Trabajo práctico 3. Síntesis de glucógeno en Escherichia coli: preparación de cultivos en distintos medios mínimos con o sin limitación de nitrógeno y distintas fuentes de carbono. Análisis del efecto de la limitación de nitrógeno y de la naturaleza de la fuente de carbono sobre el crecimiento. Obtención de glucógeno. Análisis estadístico del contenido de glucógeno en las diferentes condiciones de crecimiento. observación del impacto de la carga energética sobre la acumulación de glucógeno. Exposición de resultados en seminarios y preparación de un reporte técnico del estudio de la síntesis de glucógeno.

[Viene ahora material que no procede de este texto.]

===== config.mk =====
export PLATFORM = sky130hd
export DESIGN_NAME = outer_bank_cfg
export DESIGN_NICKNAME = d
export VERILOG_FILES = /design/src/rtl/obc_pkg.sv /design/src/rtl/obc_decode.sv /design/src/rtl/obc_index.sv /design/src/rtl/obc_regs.sv /design/src/rtl/outer_bank_cfg.sv
export SDC_FILE = /design/constraint.sdc
export NUM_CORES = 1
export LEC_CHECK = 0
export ABC_AREA = 1
export CAP_MARGIN = 0
export CORE_MARGIN = 1.5
export CORE_UTILIZATION = 65
export DETAILED_ROUTE_END_ITERATION = 12
export DONT_BUFFER_PORTS = 1
export GPL_ROUTABILITY_DRIVEN = 0
export PLACE_DENSITY = 0.79
export SYNTH_ARGS = -nofsm -noshare
export SYNTH_HDL_FRONTEND = slang
export SYNTH_HIERARCHICAL = 1
export SYNTH_SLANG_ARGS = --single-unit

===== constraint.sdc =====
create_clock -name clk -period 3.2 [get_ports clk]
set_input_delay 0.96 -clock clk [delete_from_list [all_inputs] [get_ports clk]]
set_output_delay 0.96 -clock clk [all_outputs]
set_load 0.1 [all_outputs]

===== src/rtl/obc_pkg.sv =====
package obc_pkg;
  localparam int IDX_W      = 2;
  localparam int NUM_REGS   = 1 << IDX_W;
  localparam int PMASK_W    = 6;
  localparam int OPRG_W     = 9;
  localparam int CMASK_W    = 8;
  localparam int OCHR_W     = 13;
  localparam int DATA_W     = 8;

  // Pattern mask: all-ones shifted right by the inverted low nibble
  function automatic logic [CMASK_W-1:0] f_chr_mask(input logic [3:0] nib);
    logic [3:0] sh;
    sh = ~nib;
    return {CMASK_W{1'b1}} >> sh;
  endfunction

  // Program mask: stored as the inverse of the written field
  function automatic logic [PMASK_W-1:0] f_prg_mask(input logic [PMASK_W-1:0] fld);
    return ~fld;
  endfunction
endpackage


===== src/rtl/obc_decode.sv =====
module obc_decode #(
  parameter int          ADDR_W      = 16,
  parameter logic [15:0] REGION_MASK = 16'hF000,
  parameter logic [15:0] REGION_BASE = 16'h5000
) (
  input  logic              clk,
  input  logic              rst_n,
  input  logic              wr_en,
  input  logic [ADDR_W-1:0] wr_addr,
  input  logic              locked,
  output logic              in_region,
  output logic              accept
);
  assign in_region = (wr_addr & REGION_MASK[ADDR_W-1:0]) == REGION_BASE[ADDR_W-1:0];
  assign accept    = rst_n && wr_en && in_region && !locked;

  assert_accept_gated_R6: assert property (@(posedge clk) disable iff (!rst_n)
    locked |-> !accept);
  assert_region_only_R8: assert property (@(posedge clk) disable iff (!rst_n)
    accept |-> (wr_addr[ADDR_W-1:ADDR_W-4] == 4'h5));
endmodule


===== src/rtl/obc_index.sv =====
module obc_index
  import obc_pkg::*;
(
  input  logic                clk,
  input  logic                rst_n,
  input  logic                accept,
  output logic [IDX_W-1:0]    idx,
  output logic [NUM_REGS-1:0] sel
);
  always_ff @(posedge clk) begin
    if (!rst_n)      idx <= '0;
    else if (accept) idx <= idx + 1'b1;
  end

  for (genvar g = 0; g < NUM_REGS; g++) begin : g_sel
    assign sel[g] = accept && (idx == IDX_W'(g));
  end

  assert_idx_step_R1: assert property (@(posedge clk) disable iff (!rst_n)
    accept |=> idx == IDX_W'($past(idx) + 1));
  assert_idx_hold_R6: assert property (@(posedge clk) disable iff (!rst_n)
    !accept |=> $stable(idx));
  assert_sel_onehot_R1: assert property (@(posedge clk) disable iff (!rst_n)
    $onehot0(sel));
endmodule


===== src/rtl/obc_regs.sv =====
module obc_regs
  import obc_pkg::*;
(
  input  logic                clk,
  input  logic                rst_n,
  input  logic [NUM_REGS-1:0] sel,
  input  logic [DATA_W-1:0]   data,
  output logic [PMASK_W-1:0]  prg_mask,
  output logic [OPRG_W-1:0]   outer_prg,
  output logic [CMASK_W-1:0]  chr_mask,
  output logic [OCHR_W-1:0]   outer_chr,
  output logic                alt_mode,
  output logic                locked
);
  always_ff @(posedge clk) begin
    if (!rst_n) begin
      prg_mask  <= {PMASK_W{1'b1}};
      outer_prg <= '0;
      chr_mask  <= {CMASK_W{1'b1}};
      outer_chr <= '0;
      alt_mode  <= 1'b0;
      locked    <= 1'b0;
    end else begin
      if (sel[0]) outer_chr[7:0] <= data;
      if (sel[1]) outer_prg[7:0] <= data;
      if (sel[2]) begin
        chr_mask        <= f_chr_mask(data[3:0]);
        outer_chr[11:8] <= data[7:4];
        alt_mode        <= data[7];
      end
      if (sel[3]) begin
        prg_mask      <= f_prg_mask(data[PMASK_W-1:0]);
        outer_prg[8]  <= data[6];
        outer_chr[12] <= data[6];
        locked        <= data[7];
      end
    end
  end

  assert_chr_low_R2: assert property (@(posedge clk) disable iff (!rst_n)
    sel[0] |=> outer_chr[7:0] == $past(data));
  assert_prg_low_R3: assert property (@(posedge clk) disable iff (!rst_n)
    sel[1] |=> outer_prg[7:0] == $past(data));
  assert_cmask_shape_R4: assert property (@(posedge clk) disable iff (!rst_n)
    (chr_mask & (chr_mask + 1'b1)) == '0);
  assert_mode_R4: assert property (@(posedge clk) disable iff (!rst_n)
    sel[2] |=> alt_mode == $past(data[7]));
  assert_lock_set_R5: assert property (@(posedge clk) disable iff (!rst_n)
    sel[3] |=> locked == $past(data[7]));
  assert_lock_sticky_R6: assert property (@(posedge clk) disable iff (!rst_n)
    locked |=> locked);
endmodule


===== src/rtl/outer_bank_cfg.sv =====
module outer_bank_cfg
  import obc_pkg::*;
#(
  parameter int          ADDR_W      = 16,
  parameter logic [15:0] REGION_MASK = 16'hF000,
  parameter logic [15:0] REGION_BASE = 16'h5000
) (
  input  logic                clk,
  input  logic                rst_n,
  input  logic                wr_en,
  input  logic [ADDR_W-1:0]   wr_addr,
  input  logic [DATA_W-1:0]   wr_data,
  output logic [PMASK_W-1:0]  prg_mask,
  output logic [OPRG_W-1:0]   outer_prg,
  output logic [CMASK_W-1:0]  chr_mask,
  output logic [OCHR_W-1:0]   outer_chr,
  output logic                alt_mode,
  output logic                locked
);
  logic                in_region;
  logic                accept;
  logic [IDX_W-1:0]    idx;
  logic [NUM_REGS-1:0] sel;

  obc_decode #(.ADDR_W(ADDR_W), .REGION_MASK(REGION_MASK), .REGION_BASE(REGION_BASE)) u_dec (
    .clk(clk), .rst_n(rst_n), .wr_en(wr_en), .wr_addr(wr_addr),
    .locked(locked), .in_region(in_region), .accept(accept)
  );

  obc_index u_idx (
    .clk(clk), .rst_n(rst_n), .accept(accept), .idx(idx), .sel(sel)
  );

  obc_regs u_regs (
    .clk(clk), .rst_n(rst_n), .sel(sel), .data(wr_data),
    .prg_mask(prg_mask), .outer_prg(outer_prg), .chr_mask(chr_mask),
    .outer_chr(outer_chr), .alt_mode(alt_mode), .locked(locked)
  );

  assert_ignored_stable_R8: assert property (@(posedge clk) disable iff (!rst_n)
    (wr_en && !in_region) |=> ($stable(prg_mask) && $stable(outer_prg) && $stable(chr_mask)
                               && $stable(outer_chr) && $stable(alt_mode) && $stable(locked)));
  assert_locked_stable_R6: assert property (@(posedge clk) disable iff (!rst_n)
    (locked && wr_en) |=> ($stable(prg_mask) && $stable(outer_prg) && $stable(chr_mask)
                           && $stable(outer_chr) && $stable(alt_mode)));
  assert_top_bits_pair_R5: assert property (@(posedge clk) disable iff (!rst_n)
    outer_prg[8] == outer_chr[12]);
endmodule


==> flow_summary.ini, run 1 <==
[power_and_ir_drop]
ir_worst_vdd_uv = 383.8
p_leak_nw = 0.6713
powerDensity_mw_per_mm2 = 542.5

[placed_design]
io_buffer_count = 0
hpwl_um = 2102

[floorplanning]
placementRows = 16
fp.dieH_um = 50.28
ios = 65
initial_core_util_pct = 71.14
coreArea_mm2 = 0.002042
dieArea_mm2 = 0.002528
chipWidth_um = 50.28

[sta]
fin_setup_tns_ps = 0
max_slew_margin_pct = 32.07
rsz0062_at_grt = no
fin_worst_skew_ps = 5.454
tightestPinTransition_ps = 1019
fin_crit_sh_pct = 72.33
whs_ps = 553.3
hold_viol_final = 0
fmax_ghz = 0.4320
period_minus_slack_ps = 2315
setup_viol = 0
drv_slew = 0

[global_routing]
antenna_found_initial = 0
grt.overflow.total = 0
grt_pass1_wl_um = 4836
grt_usage_pct = 25.86
grt_max_degree = 30
grt_pass1_vias = 1082

[clocking]
post_cts_resized = 0
post_cts_buffers = 0
clk_latency_ps = 330
clk_pin_slew_worst_paths_ps = 100
cts_buffers = 5
cts_tree = done
cts_buffer_depth = 2
htree_num_levels = 2
clock_sinks = 38
postCtsHoldBufs = 0
clockRootBuffer = clkbuf_4

[detailed_routing]
first_pass_iters = 4
drc = 0
dr.first_iter.drc_count = 31
final_antenna_net_count = 0
wirelength_um = 2924
vias_per_cell = 5.575
vias = 1154
wl_per_cell_um = 14.13

[critical_path]
r2r_slack_ps = 1140
cp-end-kind = output pin
r2r_end = u_regs/outer_chr[1]
reg2reg_depth = 7
startpoint = u_regs/outer_chr[12]
critPathArrivalTime_ps = 1350
timing.rr.start = u_regs/locked
crit_type = reg -> out
start_kind = flip-flop
worstPathRequired_ps = 2240
crit_fanout = 3

[min_path]
hp-class = reg -> reg
hp-start = u_idx/idx[0]
whs_path_depth = 2
whs_endpoint = u_idx/idx[0]

[synthesis]
syn-num-nets = 212
syn_inst = 181
syn_area_per_cell_um2 = 8.026
syn_area_mm2 = 0.001453
yosysWarningCount = 6

[layout]
nFillCells = 159
antennaDiodeCount = 0
drive_gt1_share_pct = 7.778
nets = 210
area_growth_pct = 2.928

[job]
drv_cap = 0

[run_status]
status = complete, no violations
state kept, by name, indices dropped and copies added (netlist names):
signal,flops
u_regs/locked,1
u_regs/prg_mask,6
u_regs/chr_mask,8
u_regs/outer_chr,13
u_idx/idx,2
u_regs/outer_prg,8
placed cells by master (no fill, tap or decap):
cell       count
o21ai_1       13
nor2_2         2
bufinv_16      1
dfxtp_1       36
ha_1           4
nand2_1       17
inv_2          2
a21oi_1       23
nor2_1        27
clkbuf_4       5
nand2_2        2
nand4_1        1
inv_1         21
clkbuf_1       2
o21ai_0       18
nand3_1        4
dfxtp_2        2
routing by layer:
metal | part of all wire (%) | global-route usage [%] | vias up | routed length, um
met1 | 42 | 29.23 | 526 | 1218
met4 | 0.75 | 9.722 | 0 | 22
met2 | 48 | 41.89 | 52 | 1392
met5 | 0 | 0 | - | 0
met3 | 10 | 12.50 | 4 | 291
li1 | - | - | 572 | -
layout make-up:
class	count	area [um2]	area share, %
flip-flops and latches	38	763.2	51.05
inverters	23	86.33	5.774
multi-input cells	111	536.8	35.90
clock buffers	7	45.04	3.013
well taps	27	33.78	2.259
clock inverters	1	30.03	2.008
worst max-delay path by stage:
stage	end	cells after the start
CTS	outer_chr[12]	0
global route	outer_prg[8]	0
finish	outer_chr[12]	0
global placement	u_regs/chr_mask[6]	8
detailed placement	u_regs/chr_mask[7]	8
floorplan	outer_chr[11]	1
worst register-to-register path, cell delays in order, from the launching register on:
cell     delay, ps
dfxtp_1        660
inv_1          150
nand3_1         90
nor2_2         300
nand2_1         80
inv_1          320
o21ai_0        190
a21oi_1        190
power by group:
part	switching, W	internal (W)	total [W]
Clock	0.000145	0.000166	0.000311
Combinational	0.00000960	0.00000463	0.0000142
Sequential	0.0000114	0.000474	0.000486
stage by stage:
step	cells	utilization, %	power [W]	cell area (um2)	worst slack (ps)
after floorplan	181	-	0.0005123	1453	866.4
after CTS	207	73.22	0.0008159	1495	870.9
final	207	73.22	0.0008111	1495	885.3
after detailed placement	199	69.55	0.0005105	1420	956.1
after global placement	199	69.55	0.0005094	1420	1035
after global routing	207	73.22	0.0008443	1495	828.3
(Power assumes the default switching activity.)
==> inputs of run 2 (changes only) <==
CORE_UTILIZATION = 60   (was 65)
PLACE_DENSITY = 0.74   (was 0.79)
clock period = 2.4 ns   (was 3.2 ns; I/O delays follow)
==> run 2 against run 1 <==
  * Non-clock buffer count increased by 37
  * Count of clock-buffer cells in the layout unchanged
  * Power increased by 35%
  * Critical path type unchanged
  * Critical endpoint is now alt_mode
==> flow_summary.ini, run 2 (same netlist as run 1, synthesis figures left out) <==
[clocking]
cts_buffer_depth = 2
postCtsHoldBufs = 0
clk_pin_slew_worst_paths_ps = 110
clk_latency_ps = 340
post_cts_buffers = 0
clockRootBuffer = clkbuf_4
cts_tree = done
post_cts_resized = 0
htree_num_levels = 2
cts_buffers = 5
clock_sinks = 38

[job]
drv_cap = 0

[floorplanning]
ios = 65
chipWidth_um = 52.21
fp.dieH_um = 52.21
dieArea_mm2 = 0.002725
placementRows = 17
coreArea_mm2 = 0.002255
initial_core_util_pct = 64.43

[critical_path]
timing.rr.start = u_regs/locked
r2r_end = u_regs/outer_chr[6]
startpoint = u_regs/outer_chr[11]
r2r_slack_ps = 740
critPathArrivalTime_ps = 1170
slowest_delay_ps = 470
cp-end-kind = output pin
crit_chain = buf_4
slowest_stage = buf_4
cp.depth = 1
crit_path_end = alt_mode
reg2reg_depth = 8
start_kind = flip-flop
worst-path-buf-inv = 1
worstPathRequired_ps = 1680
crit_fanout = 2
crit_type = reg -> out
cp_top_family = buffers and inverters

[sta]
setup_viol = 0
fin_crit_sh_pct = 78.64
hold_viol_final = 0
tightestPinTransition_ps = 545.2
max_slew_margin_pct = 63.95
rsz0062_at_grt = no
drv_slew = 0
fin_worst_skew_ps = 13.10
fmax_ghz = 0.5298
period_minus_slack_ps = 1887
fin_setup_tns_ps = 0

[layout]
drive_gt1_share_pct = 23.50
layout_common_cells = 37 x buf_4, 36 x dfxtp_1, 27 x nor2_1
reg_top3 = u_regs/outer_chr: 13 flops, u_regs/chr_mask: 8 flops, u_regs/outer_prg: 8 flops
nets = 247
final_common_cell = buf_4
regMostFlops = u_regs/outer_chr
design_area_mm2 = 0.001774
antennaDiodeCount = 0
largest_reg_flops = 13
nFillCells = 149
final_cells = 245
area_growth_pct = 22.14
utilization_pct = 78.69

[placed_design]
dp.cells = 237
io_buffer_count = 0
placed_cell_area_mm2 = 0.001699
hpwl_um = 2370

[global_routing]
grtUsageMet3_pct = 10.86
grt.overflow.total = 0
busiest_layer = met2
grt_use_met2_pct = 44.94
grt_pass1_wl_um = 5023
grt_max_degree = 30
grt_usage_pct = 26.07
antenna_found_initial = 0
grtUsageMet1_pct = 29.34
grt_pass1_vias = 1154

[detailed_routing]
wl_per_cell_um = 13.61
first_pass_iters = 4
wirelength_um = 3335
vias_per_cell = 5.306
drc = 0
dr.first_iter.drc_count = 34
final_antenna_net_count = 0
vias = 1300

[power_and_ir_drop]
switching_share_pct = 21.06
powerDensity_mw_per_mm2 = 615.4
power_frac_comb_pct = 3.3
p_leak_nw = 0.8548
p_int_w = 0.0008619
ir_worst_vdd_uv = 620.5
switchingPower_w = 0.0002299
p_clk_share_pct = 38.7
pwr-share-seq_pct = 58.0

[min_path]
hp-class = in -> reg

[run_status]
status = complete, no violations
## run 2: worst reg2reg max path, stage by stage, from the launching register on
cell     delay (ps)
dfxtp_1         320
inv_1            50
nand3_1          70
nor2_2          310
nand2_1         100
inv_1           360
inv_1           140
nor2_1          150
nor2_1           60
## run 2: final cells by class
type / instances / area, um2 / share of cell area, %
flip-flops and latches: 38 / 763.2 / 43.02
multi-input cells: 111 / 536.8 / 30.25
repair buffers: 37 / 277.8 / 15.66
inverters: 23 / 86.33 / 4.866
clock buffers: 7 / 45.04 / 2.539
well taps: 28 / 35.03 / 1.975
clock inverters: 1 / 30.03 / 1.693
## run 2: through the flow
stage               hold WS, ps  setup slack, ps  total power [W]
finish                    454.8            512.6         0.001092
global route              442.3            477.2         0.001123
CTS                       450.9            509.2         0.001094
detailed placement        446.4            350.3        0.0006835
global placement          440.8            479.9        0.0006818
floorplan                 504.3            306.4        0.0006831
## run 2: worst min-delay path by stage
stage,end,depth (start not counted),from,slack (ps)
3_5_place_dp,u_regs/chr_mask[4],2,u_regs/chr_mask[4],450
4_1_cts,u_regs/chr_mask[0],1,rst_n,450
2_1_floorplan,u_idx/idx[0],2,u_idx/idx[0],500
6_report,u_regs/prg_mask[3],1,wr_data[3],450
3_3_place_gp,u_regs/chr_mask[4],2,u_regs/chr_mask[4],440
5_1_grt,u_regs/prg_mask[1],1,wr_data[1],440
## run 2: routing by layer
metal  wire, um  vias up
li1           -      648
met1       1319      596
met2       1714       52
met3        272        4
met4         29        0
met5          0        -
## run 2: power groups by stage
stage	Combinational, W	Sequential, W	Clock, W
floorplan	0.0000216	0.000662	0
global placement	0.0000338	0.000648	0
detailed placement	0.0000355	0.000648	0
CTS	0.0000357	0.000634	0.000425
global route	0.0000383	0.000634	0.000450
finish	0.0000357	0.000634	0.000423
==> inputs of run 3 (changes only) <==
ABC_AREA = 0   (was 1)
CORE_UTILIZATION = 55   (was 60)
PLACE_DENSITY = 0.71   (was 0.74)
clock period = 1.7 ns   (was 2.4 ns; I/O delays follow)
==> run 3 against run 2 <==
  * Sequential share of layout area fell by 5.8 points
  * Register-to-register slack got worse by 430 ps
  * Area after synthesis rose by 11%
  * Critical endpoint is now prg_mask[2]
  * Clock skew fell by 1.3 ps
  * Highest routed layer unchanged
  * Routed wire length fell by 5.6%
  * Largest cell class unchanged
  * Largest power group unchanged
  * Clock power rose by 86%
  * Power rose by 57%
==> flow_summary.ini, run 3 <==
[critical_path]
startpoint = u_regs/prg_mask[2]
worstPathRequired_ps = 1190
reg2reg_depth = 4
slowest_stage = dfxtp_1
crit_chain = buf_4
cp.depth = 1
worst-path-buf-inv = 1
critPathArrivalTime_ps = 990
r2r_slack_ps = 310
cp-end-kind = output pin
crit_fanout = 2
timing.rr.start = u_regs/locked
start_kind = flip-flop
crit_path_end = prg_mask[2]
crit_type = reg -> out
slowest_delay_ps = 360
r2r_end = u_regs/chr_mask[5]
cp_top_family = flip-flops

[clocking]
clk_latency_ps = 340
cts_buffers = 5
clock_sinks = 38
clockRootBuffer = clkbuf_4
post_cts_resized = 0
post_cts_buffers = 0
postCtsHoldBufs = 0
clk_pin_slew_worst_paths_ps = 110
cts_tree = done
htree_num_levels = 2
cts_buffer_depth = 2

[detailed_routing]
vias = 1141
final_antenna_net_count = 0
wirelength_um = 3147
vias_per_cell = 5.234
wl_per_cell_um = 14.44
dr.first_iter.drc_count = 25
first_pass_iters = 4
drc = 0

[global_routing]
grt_pass1_vias = 1171
grt_use_met2_pct = 35.96
busiest_layer = met2
grt_usage_pct = 21.05
grtUsageMet3_pct = 5.896
grt.overflow.total = 0
grt_max_degree = 40
grt_pass1_wl_um = 5264
antenna_found_initial = 0
grtUsageMet1_pct = 24.75

[layout]
regMostFlops = u_regs/outer_chr
nets = 217
final_common_cell = buf_4
nFillCells = 195
largest_reg_flops = 13
ff_latch_area_um2 = 764.5
final_cells = 218
reg_top3 = u_regs/outer_chr: 13 flops, u_regs/chr_mask: 8 flops, u_regs/outer_prg: 8 flops
drive_gt1_share_pct = 34.76
multi_input_area_um2 = 760.7
antennaDiodeCount = 0
layout_common_cells = 36 x buf_4, 35 x dfxtp_1, 23 x mux2i_1, 23 x nor2b_1
area_growth_pct = 27.73

[placed_design]
dp.cells = 210
hpwl_um = 2189
io_buffer_count = 0
dp_slack_ps = -70.51

[floorplanning]
initial_core_util_pct = 58.26
coreArea_mm2 = 0.002758
fp.dieH_um = 57.05
dieArea_mm2 = 0.003254
ios = 65
placementRows = 19
chipWidth_um = 57.05

[synthesis]
yosysMostFrequentCell = dfxtp_1
ys_seq_area_share_pct = 47.35
yosysWarningCount = 6
synth_edf_count = 0
synth_area_leader_cell = dfxtp_1
synth.distinct_cells = 26
ys.flop_type = dfxtp_1
syn_inst = 149
syn-num-nets = 180
syn_area_per_cell_um2 = 10.78
yosys-top-cells-count = 38 x dfxtp_1, 23 x mux2i_1, 23 x nor2b_1
synth.area.top_cells = dfxtp_1 47%, mux2i_1 14%, nor2b_1 9.0%
ys_ff_latch = 38
yosys.area.top_type_share_pct = 47.35
synthArstFlopShare_pct = 0
syn_area_mm2 = 0.001607

[sta]
fin_worst_skew_ps = 11.80
fmax_ghz = 0.6686
max_slew_margin_pct = 79.31
whs_ps = 244.7
drv_slew = 0
hold_viol_final = 0
fin_crit_sh_pct = 87.97
tightestPinTransition_ps = 310.4
rsz0062_at_grt = no
fin_setup_tns_ps = 0
setup_viol = 0
worst_slack_ps = 204.4
period_minus_slack_ps = 1496

[power_and_ir_drop]
p_leak_nw = 0.8317
ir_worst_vdd_uv = 950.6
powerDensity_mw_per_mm2 = 834.5
p_total_w = 0.001712

[job]
drv_cap = 0

[min_path]
hp-class = in -> reg

[run_status]
status = complete, no violations
## run 3: changes by cell type in the layout (fill, tap and decap cells not counted), sizes merged, moves of 2 or more
cell / previous run / this run
o221ai: 0 / 2
a21oi: 23 / 0
and2: 0 / 11
buf: 37 / 40
nor2: 29 / 7
nand2: 19 / 1
nor2b: 0 / 23
o21ai: 31 / 6
nand2b: 0 / 4
inv: 23 / 7
mux2i: 0 / 23
o2111ai: 0 / 3
## run 3: logic make-up (layout without fill, tap and decap cells)
kind of cell | Yosys count | in the layout | share of synthesized area (%)
compound gates | 11 | 11 | 5.763
fa+ha+maj | 4 | 4 | 3.115
simple gates | 55 | 55 | 22.12
xor+xnor | 1 | 1 | 0.5453
buf+inv | 17 | 55 | 6.775
flops | 38 | 38 | 47.35
mux | 23 | 23 | 14.33
## run 3: metal layers
layer  vias up  wire length (um)
met3         8               190
met5         -                 0
met4         0                56
met2        33              1559
li1        571                 -
met1       529              1340
## run 3: where the power goes
group	total, W	switching (W)	internal (W)	leakage (nW)
clock network	0.000788	0.000290	0.000498	0.0585
registers	0.000892	0.000000771	0.000891	0.308
logic	0.0000318	0.0000161	0.0000157	0.465
## run 3: how the worst min path moves through the flow
stage                                   from  cells past startpoint                  to
after floorplan                 u_idx/idx[1]                      2        u_idx/idx[1]
after global placement    u_regs/chr_mask[0]                      2  u_regs/chr_mask[0]
after detailed placement  u_regs/chr_mask[0]                      2  u_regs/chr_mask[0]
after CTS                              rst_n                      1  u_regs/chr_mask[1]
after global routing                   rst_n                      1  u_regs/prg_mask[2]
final                                  rst_n                      1  u_regs/chr_mask[1]
## run 3: area by class of cell
type | count | share of cell area [%]
Multi-Input combinational cell | 94 | 37.07
Tap cell | 31 | 1.890
Clock inverter | 2 | 2.927
Timing Repair Buffer | 40 | 17.07
Sequential cell | 38 | 37.26
Clock buffer | 6 | 2.500
Inverter | 7 | 1.280
## run 3: metrics by stage
stage | instance area, um2 | utilization (%)
after detailed placement | 1941 | 70.37
final | 2052 | 74.41
after global placement | 1941 | 70.37
after floorplan | 1634 | -
after CTS | 2052 | 74.41
after global routing | 2052 | 74.41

Trabajo práctico 4. Transformación de Escherichia coli lac- en lac+. Preparación de células competentes. Preparación de un plásmido conteniendo el gen lacZ por lisis alcalina. Transformación. Selección de clones lac+. Cálculo de la eficiencia de la transformación. Estudio de la regulación de la expresión de lacZ en presencia de IPTG, lactosa o glucosa en las bacterias transformadas y en las lac-. Síntesis de glucógeno a partir de lactosa o glucosa en las bacterias transformadas y en las lac-. Exposición de resultados en seminarios y preparación de un reporte técnico sobre la transformación.